Abstract
CRISPR-Cas mediated homology-directed repair (HDR) can flexibly introduce desired mutations at targeted sites in a genome. But achieving high HDR efficiencies is a major hurdle in many cellular contexts. Moreover, cells from patients with mutations in DNA repair factors can exhibit low CRISPR-Cas-mediated HDR, complicating genome editing as a potential treatment. We used genome-wide screening in Fanconi anemia (FA) patient lymphoblastic cell lines to uncover suppressors of CRISPR-Cas mediated HDR. Surprisingly, we found that a single exonuclease called TREX1 is an important determinant of HDR efficiency when single-stranded templates are used as a repair template.
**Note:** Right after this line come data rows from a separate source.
`src/hw/rtl/lbp_pkg.sv`:
```
// ----------------------------------------------------------------------------
// lbp_pkg
// Shared constants, word types and neighbour offsets for the LBP stream.
// ----------------------------------------------------------------------------
`default_nettype none

package lbp_pkg;

    // Defaults for the top-level parameters
    localparam int MAX_WIDTH_DEF = 2048;
    localparam int RADIUS_DEF    = 1;

    localparam int NEIGHBOURS    = 8;
    localparam int HEIGHT_LIMIT  = 2048;

    // Field and register widths
    localparam int PIX_W         = 8;
    localparam int SIZE_W        = 12;
    localparam int THR_W         = 8;
    localparam int ROW_W         = 12;
    localparam int CFG_INDEX_W   = 2;
    localparam int CFG_DATA_W    = 12;

    // Register reset values
    localparam int WIDTH_RESET   = 640;
    localparam int HEIGHT_RESET  = 480;
    localparam int THR_RESET     = 0;

    // Register map
    typedef enum logic [CFG_INDEX_W-1:0] {
        REG_WIDTH     = 2'd0,
        REG_HEIGHT    = 2'd1,
        REG_THRESHOLD = 2'd2
    } cfg_reg_t;

    // Input word kinds
    typedef enum logic {
        OP_PIXEL = 1'b0,
        OP_FLUSH = 1'b1
    } op_t;

    typedef struct packed {
        op_t              operation;
        logic [PIX_W-1:0] pixel;
    } pix_word_t;

    typedef struct packed {
        logic [PIX_W-1:0] pattern_code;
        logic             last_of_frame;
    } code_word_t;

    // Per-word position info from the raster tracker
    typedef struct packed {
        logic                  emit;
        logic                  last;
        logic [NEIGHBOURS-1:0] inside_mask;
    } pos_info_t;

    // Rounded diagonal offset, round(r / sqrt2)
    function automatic int diag_offset(input int radius);
        return (radius * 181 + 128) >>> 8;
    endfunction

    // Horizontal offset of neighbour k, counter-clockwise from the right
    function automatic int offset_x(input int k, input int radius);
        int d;
        int dx;
        d = diag_offset(radius);
        unique case (k)
            0:       dx = radius;
            1:       dx = d;
            2:       dx = 0;
            3:       dx = -d;
            4:       dx = -radius;
            5:       dx = -d;
            6:       dx = 0;
            default: dx = d;
        endcase
        return dx;
    endfunction

    // Vertical offset of neighbour k, y grows downward
    function automatic int offset_y(input int k, input int radius);
        int d;
        int dy;
        d = diag_offset(radius);
        unique case (k)
            0:       dy = 0;
            1:       dy = -d;
            2:       dy = -radius;
            3:       dy = -d;
            4:       dy = 0;
            5:       dy = d;
            6:       dy = radius;
            default: dy = d;
        endcase
        return dy;
    endfunction

endpackage

`default_nettype wire

```
`src/hw/rtl/lbp_window.sv`:
```
// ----------------------------------------------------------------------------
// lbp_window
// Square pixel window and the eight neighbour compares of the pattern code.
// ----------------------------------------------------------------------------
`default_nettype none

module lbp_window #(
    parameter int RADIUS = lbp_pkg::RADIUS_DEF
) (
    input  wire logic                                                 clk,
    input  wire logic                                                 rst_n,
    input  wire logic                                                 shift,
    input  wire logic [2*RADIUS:0][lbp_pkg::PIX_W-1:0]                column,
    input  wire logic [lbp_pkg::THR_W-1:0]                            threshold,
    input  wire logic [lbp_pkg::NEIGHBOURS-1:0]                       inside_mask,
    output logic      [lbp_pkg::NEIGHBOURS-1:0]                       code
);

    localparam int SPAN  = 2 * RADIUS + 1;
    localparam int PIX_W = lbp_pkg::PIX_W;

    // win_reg[column][row]: column SPAN-1 newest, row 0 bottom
    logic [SPAN-1:0][SPAN-1:0][PIX_W-1:0] win_reg;
    logic [PIX_W:0]                       limit;

    // Shift in one column per word
    always_ff @(posedge clk or negedge rst_n)
    begin
        if (!rst_n)
        begin
            win_reg <= '0;
        end
        else if (shift)
        begin
            for (int j = 0; j < SPAN - 1; j++)
            begin
                win_reg[j] <= win_reg[j+1];
            end
            win_reg[SPAN-1] <= column;
        end
    end

    assign limit = {1'b0, win_reg[RADIUS][RADIUS]} + {1'b0, threshold};

    // Outside pixels read as zero, so they pass only when the limit is zero
    for (genvar k = 0; k < lbp_pkg::NEIGHBOURS; k++)
    begin : g_bit
        localparam int DX      = lbp_pkg::offset_x(k, RADIUS);
        localparam int DY      = lbp_pkg::offset_y(k, RADIUS);
        localparam int COL_IDX = RADIUS + DX;
        localparam int ROW_IDX = RADIUS - DY;

        assign code[k] = inside_mask[k] ? ({1'b0, win_reg[COL_IDX][ROW_IDX]} >= limit)
                                        : (limit == '0);
    end

endmodule

`default_nettype wire

```
`config.mk`:
```
export PLATFORM = sky130hd
export DESIGN_NAME = lbp_window
export DESIGN_NICKNAME = d
export VERILOG_FILES = /design/src/hw/rtl/lbp_pkg.sv /design/src/hw/rtl/lbp_window.sv
export SDC_FILE = /design/constraint.sdc
export NUM_CORES = 1
export LEC_CHECK = 0
export ABC_AREA = 1
export BUFFER_PORTS_ARGS = -buffer_cell sky130_fd_sc_hd__buf_2
export CAP_MARGIN = 5
export CORE_UTILIZATION = 57
export DETAILED_ROUTE_END_ITERATION = 16
export HOLD_SLACK_MARGIN = 0.08
export PLACE_DENSITY = 0.78
export SLEW_MARGIN = 20
export SYNTH_ARGS = -nofsm -noshare
export SYNTH_HDL_FRONTEND = slang
export SYNTH_SLANG_ARGS = --single-unit
```
`constraint.sdc`:
```
create_clock -name clk -period 16.1 [get_ports clk]
set_clock_uncertainty 0.05 [all_clocks]
set_input_delay 4.83 -clock clk [delete_from_list [all_inputs] [get_ports clk]]
set_output_delay 4.83 -clock clk [all_outputs]
set_load 0.05 [all_outputs]
```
TREX1 expression acts as a biomarker for CRISPR-Cas mediated HDR, such that cell lines expressing high levels of TREX1 have poor HDR that can be rescued by TREX1 removal. CRISPR-Cas mediated HDR can also be rescued by using single-stranded DNA templates that are chemically protected in a manner consistent with TREX1’s exonucleolytic activity. Overall, our data provide a mechanistic explanation for why some cells are easier to edit than others and suggest a route to increase CRISPR-Cas mediated HDR in TREX-expressing context.
Competing Interest Statement
The authors have declared no competing interest.